Filed under: — group @ 22 February 2011

Abuse of the UK libel laws is so commonplace as to require no real introduction (but see the Campaign for libel reform for more details). Because of the ridiculous costs and pro-plaintiff assumptions, it has been (ab)used by many and fought against successfully only by a few. In the realm of discussions about science, Simon Singh’s triumph over a libel suit brought by the British Chiropractors Association stands out, as does Ben Goldacre’s successful £500,000 defense against Matthias Rath – a vitamin salesman peddling bogus AIDS cures. But despite that, it remains (for now) a potent threat to throw around if you want to try to intimidate a critic.

We received this letter on Friday:

From: Bill Hughes
Cc: Sonja Boehmer-Christiansen
Subject:: E&E libel
Date: 02/18/11 10:48:01

Gavin, your comment about Energy & Environment which you made on RealClimate has been brought to my attention:

“The evidence for this is in precisely what happens in venues like E&E that have effectively dispensed with substantive peer review for any papers that follow the editor’s political line. ”

To assert, without knowing, as you cannot possibly know, not being connected with the journal yourself, that an academic journal does not bother with peer review, is a terribly damaging charge, and one I’m really quite surprised that you’re prepared to make. And to further assert that peer review is abandoned precisely in order to let the editor publish papers which support her political position, is even more damaging, not to mention being completely ridiculous.
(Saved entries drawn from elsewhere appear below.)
==> inputs of willow <==
==> flow/design.v <==
module pow_5_pipe
(
    input             clock,
    input      [17:0] n,
    output reg [17:0] n_pow_5
);
    reg [17:0] n_1, n_2, n_3;
    reg [17:0] n_pow_2, n_pow_3, n_pow_4;
    always @(posedge clock)
    begin
        n_1 <= n;
        n_2 <= n_1;
        n_3 <= n_2;
        n_pow_2 <= n * n;
        n_pow_3 <= n_pow_2 * n_1;
        n_pow_4 <= n_pow_3 * n_2;
        n_pow_5 <= n_pow_4 * n_3;
    end
endmodule
==> flow/run.sh <==
#!/bin/bash
# the make line also repeats each setting of config.mk as NAME=value (left out here)
make -C /OpenROAD-flow-scripts/flow DESIGN_CONFIG=/design/flow/config.mk WORK_HOME=/design/flow/orfs CLKGATE_MAP_FILE= finish
==> flow/config.mk <==
export PLATFORM = sky130hd
export DESIGN_NAME = pow_5_pipe
export DESIGN_NICKNAME = pow_5_pipe
export VERILOG_FILES = /design/flow/design.v
export SDC_FILE = /design/flow/constraint.sdc
export NUM_CORES = 4
export LEC_CHECK = 0
export ABC_AREA = 1
export CAP_MARGIN = 40
export CORE_MARGIN = 2
export CORE_UTILIZATION = 38
export CTS_CLUSTER_DIAMETER = 331
export CTS_CLUSTER_SIZE = 100
export PLACE_DENSITY = 0.68
export SETUP_SLACK_MARGIN = 0.19
export SLEW_MARGIN = 20
==> flow/constraint.sdc <==
create_clock -name core_clock -period 4.34 [get_ports {clock}]
set_input_delay 0.8680 -clock core_clock [delete_from_list [all_inputs] [get_ports {clock}]]
set_output_delay 0.8680 -clock core_clock [all_outputs]
set_load 0.01 [all_outputs]
==> juniper (differences from willow) <==
==> flow/config.mk (replaced) <==
export PLATFORM = sky130hd
export DESIGN_NAME = pow_5_pipe
export DESIGN_NICKNAME = pow_5_pipe
export VERILOG_FILES = /design/flow/design.v
export SDC_FILE = /design/flow/constraint.sdc
export NUM_CORES = 4
export LEC_CHECK = 0
export CAP_MARGIN = 20
export CORE_MARGIN = 2
export CORE_UTILIZATION = 64
export MAX_ROUTING_LAYER = met4
export SLEW_MARGIN = 20
==> flow/constraint.sdc (replaced) <==
create_clock -name core_clock -period 4.38 [get_ports {clock}]
set_input_delay 0.8760 -clock core_clock [delete_from_list [all_inputs] [get_ports {clock}]]
set_output_delay 0.8760 -clock core_clock [all_outputs]
set_load 0.01 [all_outputs]
==> ember (differences from willow) <==
==> flow/config.mk (replaced) <==
export PLATFORM = sky130hd
export DESIGN_NAME = pow_5_pipe
export DESIGN_NICKNAME = pow_5_pipe
export VERILOG_FILES = /design/flow/design.v
export SDC_FILE = /design/flow/constraint.sdc
export NUM_CORES = 4
export LEC_CHECK = 0
export CAP_MARGIN = 20
export CORE_MARGIN = 2
export CORE_UTILIZATION = 40
export CTS_CLUSTER_DIAMETER = 393
export CTS_CLUSTER_SIZE = 100
export SLEW_MARGIN = 20
export TNS_END_PERCENT = 25
==> flow/constraint.sdc (replaced) <==
create_clock -name core_clock -period 6.4 [get_ports {clock}]
set_input_delay 1.2800 -clock core_clock [delete_from_list [all_inputs] [get_ports {clock}]]
set_output_delay 1.2800 -clock core_clock [all_outputs]
set_load 0.01 [all_outputs]
==> quartz (differences from willow) <==
==> flow/config.mk (replaced) <==
export PLATFORM = sky130hd
export DESIGN_NAME = pow_5_pipe
export DESIGN_NICKNAME = pow_5_pipe
export VERILOG_FILES = /design/flow/design.v
export SDC_FILE = /design/flow/constraint.sdc
export NUM_CORES = 4
export LEC_CHECK = 0
export CAP_MARGIN = 20
export CORE_MARGIN = 2
export CORE_UTILIZATION = 40
export SLEW_MARGIN = 20
==> flow/constraint.sdc (replaced) <==
create_clock -name core_clock -period 5.21 [get_ports {clock}]
set_input_delay 1.0420 -clock core_clock [delete_from_list [all_inputs] [get_ports {clock}]]
set_output_delay 1.0420 -clock core_clock [all_outputs]
set_load 0.01 [all_outputs]
==> run notes <==
run results: status complete, but fails checks, final setup margin -82.9 ps, Log Warnings 31, Synth mux share less than 1%, fin area 24600 um2, SO Viols negative setup slack, Setup Viol. Count Final 2, yosys adder share 51.9%, ClkCell Share 2.31%, Die Height 234 um
Source of the figures above: quartz

==> run notes <==
run results: Log Warnings 31, Synth mux share 0%, largest net degree at the start of global routing 17, Setup Viol. Count Final 27, final setup margin -446 ps, Die Height around 250 um, status complete, but fails checks, yosys adder share 48.4%, SO Viols negative setup slack
Source of the figures above: willow

==> run notes <==
run results: status complete, but fails checks, SO Viols negative setup slack, Synth mux share 0.0473%, Log Warnings 33, ClkCell Share between 2 and 2.5%, Setup Viol. Count Final 28, yosys adder share about half, Die Height approximately 190 um, H-tree levels 4, comb area leader adder cells, fin area 26900 um2, multi-input combinational area share between 60% and 70%, final setup margin -873 ps
Source of the figures above: juniper

==> run notes <==
run results: ClkCell Share 2.70%, Log Warnings 28, final setup margin 259 ps, Setup Viol. Count Final 0, yosys adder share 51.9%, Die Height 234 um, status finished clean, fin area ~23000 um2
Source of the figures above: ember



==> run a: inputs <==
Starts from the design.v that is shown in full above.
clock: 4.95 ns
lec_check: 0
cap_margin: 0
core_margin: 2
core_utilization: 72
cts_cluster_diameter: 210
place_density_lb_addon: 0.02
setup_slack_margin: -0.36
slew_margin: 20
run.sh (not shown) runs the stock make flow with config.mk's settings and CLKGATE_MAP_FILE=.
==> run b (differences from run a) <==
- CAP_MARGIN: 0 -> 20
- CORE_UTILIZATION: 72 -> 44
- CTS_CLUSTER_DIAMETER: 210 -> not set
- PLACE_DENSITY_LB_ADDON: 0.02 -> not set
- SETUP_SLACK_MARGIN: -0.36 -> not set
==> flow/constraint.sdc (replaced) <==
create_clock -name core_clock -period 6.25 [get_ports {clock}]
set_input_delay 1.2500 -clock core_clock [delete_from_list [all_inputs] [get_ports {clock}]]
set_output_delay 1.2500 -clock core_clock [all_outputs]
set_load 0.01 [all_outputs]
==> run c (differences from run a) <==
- CAP_MARGIN: 0 -> 20
- CORE_UTILIZATION: 72 -> 9
- CTS_CLUSTER_DIAMETER: 210 -> not set
- PLACE_DENSITY_LB_ADDON: 0.02 -> not set
- SETUP_SLACK_MARGIN: -0.36 -> not set
==> flow/constraint.sdc (replaced) <==
create_clock -name core_clock -period 9.96 [get_ports {clock}]
set_input_delay 1.9920 -clock core_clock [delete_from_list [all_inputs] [get_ports {clock}]]
set_output_delay 1.9920 -clock core_clock [all_outputs]
set_load 0.01 [all_outputs]
==> results <==
metric	run b	run c	run a
Run status	complete, no violations	complete, no violations	complete, but fails checks
Violated checks	-	-	setup timing
Post-layout worst setup margin	0.347 ns	2.84 ns	-0.311 ns
Diodes inserted	0	1	0
Placed cell count	2,964	5,432	2,929
Logic depth of the worst setup path including buffers	18	19	20
Core area	0.0475 mm^2	0.233 mm^2	0.0288 mm^2
Combinational share of cell area	0.700	0.626	0.665
Setup slack after placement	-0.339 ns	2.37 ns	-1.26 ns
Non-filler cells in the finished layout	2,996	5,465	2,960
GR Util met1	0.256	0.0561	0.383
Number of placement rows	80	177	62
Layout-stage area growth over the synthesis result	9.11%	22.1%	16.1%


==> inputs of job 177 <==
// pow_5_pipe: RTL as listed in full above, without the edits since
export LEC_CHECK = 0
export CAP_MARGIN = 20
export CORE_MARGIN = 2
export CORE_UTILIZATION = 72
export PLACE_DENSITY_LB_ADDON = 0.26
export SETUP_SLACK_MARGIN = 0.79
export SLEW_MARGIN = 20
create_clock -name core_clock -period 6.4 [get_ports {clock}]
==> job 1486 (differences from job 177) <==
Settings changed: CORE_UTILIZATION 72 to 40, CTS_CLUSTER_DIAMETER set to 212, CTS_CLUSTER_SIZE set to 100, PLACE_DENSITY_LB_ADDON 0.26 to unset, SETUP_SLACK_MARGIN 0.79 to unset, TNS_END_PERCENT set to 25.
==> job 6663 (differences from job 177) <==
Settings changed: CAP_MARGIN 20 to 0, CTS_CLUSTER_DIAMETER set to 85, SETUP_SLACK_MARGIN 0.79 to unset.
==> flow/constraint.sdc (replaced) <==
create_clock -name core_clock -period 5.23 [get_ports {clock}]
set_input_delay 1.0460 -clock core_clock [delete_from_list [all_inputs] [get_ports {clock}]]
set_output_delay 1.0460 -clock core_clock [all_outputs]
set_load 0.01 [all_outputs]
==> job 5206 (differences from job 177) <==
Settings changed: CORE_UTILIZATION 72 to 64, CTS_CLUSTER_DIAMETER set to 306, CTS_CLUSTER_SIZE set to 100, PLACE_DENSITY_LB_ADDON 0.26 to unset, SETUP_SLACK_MARGIN 0.79 to unset.
==> comparison <==
Job 1486 completed with no timing, DRC or antenna violations. Job 5206 finished clean. Job 177 ran to the end with no violations. Job 6663 ran to the end with violations: negative setup slack.
Cell count: job 1486 > job 6663 > job 5206 > job 177.
Clock skew: job 6663 is lower than job 1486 (0.0020 ns).
The highest critical path depth belongs to job 5206, the lowest to job 6663.
Sequential share of layout area, lowest first: job 6663, job 1486, job 5206, job 177.
==> figures <==
Routed length on met3: job 177 3.49 mm; job 5206 2.04 mm; job 6663 4.04 mm; job 1486 1.43 mm
1st-iter DRT viols: job 177 1,030; job 5206 646; job 6663 1,200; job 1486 605
Met1 Wirelength: job 177 17.7 mm; job 5206 19.5 mm; job 6663 19.5 mm; job 1486 19.6 mm
Worst-margin pin slew: job 177 0.822 ns; job 5206 0.856 ns; job 6663 0.610 ns; job 1486 0.969 ns
Area overhead of the layout relative to synthesis: job 177 8.02%; job 5206 8.37%; job 6663 14.8%; job 1486 9.25%
Total Routed Length: job 177 50.0 mm; job 5206 48.5 mm; job 6663 57.6 mm; job 1486 45.8 mm
FF-to-FF Start: job 177 n_pow_4[5]; job 5206 n_1[3]; job 6663 n_2[3]; job 1486 n_2[3]
Standard cell core area: job 177 28,800 um^2; job 5206 32,500 um^2; job 6663 28,800 um^2; job 1486 52,400 um^2
Via density: job 177 5.50; job 5206 5.19; job 6663 5.69; job 1486 4.71
Result of the run: job 177 complete, no violations; job 5206 complete, no violations; job 6663 finished with violations; job 1486 complete, no violations
Layout check failures: job 177 -; job 5206 -; job 6663 negative setup slack; job 1486 -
At the moment, I’m prepared to settle merely for a retraction posted on RealClimate. I’m quite happy to work with you to find a mutually satisfactory form of words: I appreciate you might find it difficult.

I look forward to hearing from you.

With best wishes
Bill Hughes
Director
Multi-Science Publsihing [sic] Co Ltd

The comment in question was made in the post “From blog to Science” and the full context was:

The many existing critiques of peer review as a system (for instance by Richard Smith, ex-editor of the BMJ, or here, or in the British Academy report), sometimes appear to assume that all papers arrive at the journals fully formed and appropriately written. They don’t. The mere existence of the peer review system elevates the quality of submissions, regardless of who the peer reviewers are or what their biases might be. The evidence for this is in precisely what happens in venues like E&E that have effectively dispensed with substantive peer review for any papers that follow the editor’s political line – you end up with a backwater of poorly presented and incoherent contributions that make no impact on the mainstream scientific literature or conversation. It simply isn’t worth wading through the dross in the hope of finding something interesting.
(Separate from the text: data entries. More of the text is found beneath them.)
==> job 9130: inputs <==
// axi_timer_counter_top
module axi_timer_counter_top #(
  parameter AXI_ADDR_BW_p = 12     
) (
  input logic  clk,
  input logic  rst_n,
  input logic [AXI_ADDR_BW_p-1:0] i_axi_awaddr,
  input logic  i_axi_awvalid,
  input logic [31:0] i_axi_wdata,
  input logic i_axi_wvalid,
  input logic i_axi_bready,
  input logic [AXI_ADDR_BW_p-1:0] i_axi_araddr,
  input logic i_axi_arvalid,
  input logic i_axi_rready,
  output logic o_axi_awready,
  output logic o_axi_wready,
  output logic [1:0] o_axi_bresp,
  output logic o_axi_bvalid,
  output logic o_axi_arready,
  output logic [31:0] o_axi_rdata,
  output logic [1:0] o_axi_rresp,
  output logic o_axi_rvalid,
  output logic o_cnt0_done,
  output logic o_cnt1_done
);
  logic s_cnt0_en;
  logic s_cnt0_reload;
  logic s_cnt0_count_up;
  logic [31:0] s_cnt0_load_value;
  logic [31:0] s_cnt0_compare_value;
  logic [31:0] s_cnt0_value;
  logic s_cnt1_en;
  logic s_cnt1_reload;
  logic s_cnt1_count_up;
  logic s_cnt1_src;
  logic [31:0] s_cnt1_load_value;
  logic [31:0] s_cnt1_compare_value;
  logic [31:0] s_cnt1_value;
  axi_timer #(
    .AXI_ADDR_BW_p ( AXI_ADDR_BW_p )
  ) axi_timer_inst (
    .clk                  ( clk                   ),
    .rst_n                ( rst_n                 ),
    .i_axi_awaddr         ( i_axi_awaddr          ),
    .i_axi_awvalid        ( i_axi_awvalid         ),
  ...
Settings: LEC_CHECK=0, ABC_AREA=0, CAP_MARGIN=20, CELL_PAD_IN_SITES_DETAIL_PLACEMENT=0, CELL_PAD_IN_SITES_GLOBAL_PLACEMENT=0, CORE_MARGIN=2, CORE_UTILIZATION=72, CTS_CLUSTER_SIZE=54, GPL_ROUTABILITY_DRIVEN=0, HOLD_SLACK_MARGIN=0.3, MAX_ROUTING_LAYER=met5, PLACE_DENSITY_LB_ADDON=0.08, SLEW_MARGIN=25, TNS_END_PERCENT=85; clock period 3.0 ns.
run.sh (not shown) runs the stock make flow with config.mk's settings and CLKGATE_MAP_FILE=.
==> job 3598: changes against job 9130 <==
ABC_AREA = not set   (was 0)
CELL_PAD_IN_SITES_DETAIL_PLACEMENT = not set   (was 0)
CELL_PAD_IN_SITES_GLOBAL_PLACEMENT = not set   (was 0)
CORE_UTILIZATION = 62   (was 72)
CTS_CLUSTER_SIZE = 100   (was 54)
GPL_ROUTABILITY_DRIVEN = not set   (was 0)
HOLD_SLACK_MARGIN = not set   (was 0.3)
MAX_ROUTING_LAYER = not set   (was met5)
PLACE_DENSITY_LB_ADDON = not set   (was 0.08)
SLEW_MARGIN = 20   (was 25)
TNS_END_PERCENT = not set   (was 85)
==> flow/constraint.sdc (replaced) <==
create_clock -name core_clock -period 3.35 [get_ports {clk}]
set_input_delay 0.6700 -clock core_clock [delete_from_list [all_inputs] [get_ports {clk}]]
set_output_delay 0.6700 -clock core_clock [all_outputs]
set_load 0.01 [all_outputs]
==> job 8660: changes against job 9130 <==
HOLD_SLACK_MARGIN = not set   (was 0.3)
PLACE_DENSITY_LB_ADDON = 0.04   (was 0.08)
SETUP_SLACK_MARGIN = 0.29   (was not set)
SLEW_MARGIN = 40   (was 25)
==> flow/constraint.sdc (replaced) <==
create_clock -name core_clock -period 2.45 [get_ports {clk}]
set_input_delay 0.4900 -clock core_clock [delete_from_list [all_inputs] [get_ports {clk}]]
set_output_delay 0.4900 -clock core_clock [all_outputs]
set_load 0.01 [all_outputs]
==> comparison <==
- First-iteration DRC count: job 9130 is larger than job 3598 (100%).
- Against job 3598, the clock power of job 9130 is higher by 6.9%.
- Wire length: job 3598 is smaller than job 9130 (about 10%).
- In job 3598 the worst setup slack is better than in job 9130, by 0.15 ns.
- Job 3598 ran to the end with no violations. Job 8660 failed in 4_1_cts, error DPL-0038. Job 9130 finished but fails on setup timing.
- Between job 9130 and job 3598, the lower combinational power is in job 3598 (gap about 23%, measured against job 3598).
The point being that if the ‘peer-review’ bar gets lowered, the result is worse submissions, less impact and a declining reputation. Something that fits E&E in spades. This conclusion is based on multiple years of evidence of shoddy peer-review at E&E and, obviously, on the statements of the editor, Sonja Boehmer-Christiansen. She was quoted by Richard Monastersky in the Chronicle of Higher Education (3 Sep 2003) in the wake of the Soon and Baliunas fiasco:

The journal’s editor, Sonja Boehmer-Christiansen, a reader in geography at the University of Hull, in England, says she sometimes publishes scientific papers challenging the view that global warming is a problem, because that position is often stifled in other outlets. “I’m following my political agenda — a bit, anyway,” she says. “But isn’t that the right of the editor?”

So the claim that the ‘an editor publishes papers based on her political position’ while certainly ‘terribly damaging’ to the journal’s reputation is, unfortunately, far from ridiculous.
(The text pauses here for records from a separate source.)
## EX
module EX (
    input clk,
    input rst_n,
    input en,
    input stage_ID_EX__EX_regwrite,
    input stage_ID_EX__EX_memtoreg,
    input stage_ID_EX__EX_memread,
    input stage_ID_EX__EX_memwrite,
    input stage_ID_EX__EX_alusrc,
    input [1:0] stage_ID_EX__EX_aluop,
    input stage_ID_EX__EX_regdst,
    input stage_ID_EX__EX_sys_en,
    input [31:0]stage_ID_EX__EX_rs_data,
    input [31:0]stage_ID_EX__EX_rt_data,
    input [4:0]stage_ID_EX__EX_rs_id,
    input [4:0]stage_ID_EX__EX_rt_id,
    input [4:0]stage_ID_EX__EX_rd_id,
    input [31:0]stage_ID_EX__EX_sign_ext,
    input [2:0]stage_ID_EX__EX_funct3,
    input sys__EX_done,
    output reg stage_EX_MEM__MEM_regwrite,
    output reg stage_EX_MEM__MEM_memtoreg,
    output reg stage_EX_MEM__MEM_memread,
    output reg stage_EX_MEM__MEM_memwrite,
    output reg [31:0] stage_EX_MEM__MEM_alures,
    output reg [31:0] stage_EX_MEM__MEM_store_data,
    output reg [4:0]  stage_EX_MEM__MEM_rd_id,
    output EX__HDUbr_regwrite,
    output EX__HDU_memread,
    output [4:0] EX__HDU_HDUbr_rd_id,
    output reg  EX_stall_for_sys,
    input  FU__EX_rs_wb,
    input  FU__EX_rs_mem,
    input  FU__EX_rt_wb,
    input  FU__EX_rt_mem,
    input [31:0]  WB__EX_for_help,
    input [31:0]  MEM__EX_for_help
);
localparam S0 = 0;  
localparam S1 = 1;  
wire [31:0] FMP1_out_rs;
wire [31:0] FMP1_out_rt;
  ...
Settings: LEC_CHECK=0, CAP_MARGIN=15, CELL_PAD_IN_SITES_DETAIL_PLACEMENT=2, CELL_PAD_IN_SITES_GLOBAL_PLACEMENT=1, CORE_MARGIN=3, CORE_UTILIZATION=24, CTS_CLUSTER_DIAMETER=358, CTS_CLUSTER_SIZE=36, GPL_TIMING_DRIVEN=0, MAX_ROUTING_LAYER=met5, SETUP_SLACK_MARGIN=1.3, SLEW_MARGIN=0, TNS_END_PERCENT=80; clock period 6.33 ns.
run.sh (not shown) runs the stock make flow with config.mk's settings and CLKGATE_MAP_FILE=.
Change:
Settings changed: ABC_AREA set to 1, CAP_MARGIN 15 to 20, CELL_PAD_IN_SITES_DETAIL_PLACEMENT 2 to 0, CELL_PAD_IN_SITES_GLOBAL_PLACEMENT 1 to unset, CORE_MARGIN 3 to 2, CORE_UTILIZATION 24 to 40, CTS_CLUSTER_DIAMETER 358 to unset, CTS_CLUSTER_SIZE 36 to unset, MAX_ROUTING_LAYER met5 to unset, SETUP_SLACK_MARGIN 1.3 to unset, SLEW_MARGIN 0 to 20, TNS_END_PERCENT 80 to unset.
Clock period 6.33 ns to 8.66 ns, I/O delays scaled along.
=> The changed run completed without violations. Area after synthesis decreases slightly. Setup slack gains 1000 ps. Wire length decreases by a quarter to a third.
## build 88
Design top, start of the top module:
module top(input clk, rst_raw, up, left, right, down, 
           input [15:0]switches, output dp,a,b,c,d,e,f,g, output [3:0]anode,
           output load_done, output reg fsm_done);
    wire [7:0] A, B;     
    wire [3:0] init_ram_addr, fsm_ram_addr, ram_addr;    
    wire [1:0] rf_w_addr;
    wire rf_w_en;
    wire ram_w_en, init_ram_w_en, fsm_ram_w_en;    
    wire [1:0] reg_r_addr1, reg_r_addr2, reg_r_addr3, reg_r_addr4;
    wire [7:0] init_w_ram_data, fsm_w_ram_data, 
               w_ram_data, r_ram_data;   
    wire acc_en, acc_clear;
    wire done;
    wire [3:0] pp0, pp1;  
    wire [1:0] A1, A2, B1, B2;   
    wire [4:0] acc;  
    wire [4:0] C11, C12, C21, C22;   
    wire up_clean, left_clean, rst, right_clean, down_clean;    
    reg load_en;
    reg load_button;     
    reg start_button;    
    reg C11_button, C12_button, C21_button, C22_button;  
    reg display;     
    debouncer udb(.clk(clk), .raw(up), .clean(up_clean)); 
    debouncer ldb(.clk(clk), .raw(left), .clean(left_clean)); 
    debouncer cdb(.clk(clk), .raw(rst_raw), .clean(rst));  
    debouncer rdb(.clk(clk), .raw(right), .clean(right_clean)); 
    debouncer ddb(.clk(clk), .raw(down), .clean(down_clean)); 
    load_RAM init(.clk(clk), 
                  .rst(rst), 
                  .en(load_en), 
                  .button(load_button), 
                  .matrices(switches), 
                  .write_en(init_ram_w_en), 
                  .done(load_done), 
                  .ram_addr(init_ram_addr),
                  .w_ram_data(init_w_ram_data));   
    controller fsm(.clk(clk),
                   .rst(rst),
                   .start(start_button),
                   .acc(acc),
                   .ram_addr(fsm_ram_addr),
                   .rf_w_addr(rf_w_addr),
                   .ram_w_en(fsm_ram_w_en), 
                   .rf_w_en(rf_w_en), 
                   .w_ram_data(fsm_w_ram_data), 
                   .reg_r_addr1(reg_r_addr1), 
                   .reg_r_addr2(reg_r_addr2), 
                   .reg_r_addr3(reg_r_addr3), 
  ...
For scale: about 230 flip-flops, ~36 I/O pins, roughly 12000 sq um of cells after synthesis.
clock: 10.0 ns
lec_check: 0
cap_margin: 20
cell_pad_in_sites_detail_placement: 1
cell_pad_in_sites_global_placement: 2
core_margin: 2
core_utilization: 40
slew_margin: 20
run.sh (not shown) runs the stock make flow with config.mk's settings and CLKGATE_MAP_FILE=.
Modified inputs, build 64 compared to build 88
Settings: putting GPL_ROUTABILITY_DRIVEN at 0 where nothing was set; swapping 20 for 25 in SLEW_MARGIN; swapping 20 for 10 in CAP_MARGIN; putting MAX_ROUTING_LAYER at met5 where nothing was set; swapping 2 for 8 in CORE_MARGIN; putting CORE_ASPECT_RATIO at 0.95 where nothing was set; putting SETUP_SLACK_MARGIN at 2.97 where nothing was set; clearing CELL_PAD_IN_SITES_DETAIL_PLACEMENT, which used to be 1; swapping 40 for 34 in CORE_UTILIZATION; putting MIN_ROUTING_LAYER at met2 where nothing was set; putting TNS_END_PERCENT at 45 where nothing was set.
## What came out
- Build 64: all stages complete, timing, DRC and antenna checks passed
- The TritonCTS buffer count of build 64 exceeds that of build 88 by 3.7%.
- Relative to build 88, switching power as a share of total power has gone up in build 64.
- Build 88 → build 64: clock skew shows no meaningful change; count of placed standard cells including taps went up; die area saw an increase; final worst setup slack roughly the same; sequential fraction of design power comparable.
- Wire: build 64 routes more than build 88
- Diff build 88 and build 64: detailed-route wire length per cell higher in build 88
- Build 64 ended up with ddb.counter[9] as its destination of the critical timing path; build 88 ended up with udb.counter[7].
Other people have investigated the peer-review practices of E&E and found them wanting. Greenfyre, dissecting a list of supposedly ‘peer-reviewed’ papers from E&E found that:

A given paper in E&E may have been peer reviewed (but unlikely). If it was, the review process might have been up to the normal standards for science (but unlikely). Hence E&E’s exclusion from the ISI Journal Master list, and why many (including Scopus) do not consider E&E a peer reviewed journal at all.

Further, even the editor states that it is not a science journal and that it is politically motivated/influenced. Finally, at least some of what it publishes is just plain loony.

Also, see comments from John Hunter and John Lynch. Nexus6 claimed to found the worst climate paper ever published in its pages, and that one doesn’t even appear to have been proof-read (a little like Bill’s email). A one-time author, Roger Pielke Jr, said “…had we known then how that outlet would evolve beyond 1999 we certainly wouldn’t have published there. “, and Ralph Keeling once asked, “Is it really the intent of E&E to provide a forum for laundering pseudo-science?”. We report, you decide.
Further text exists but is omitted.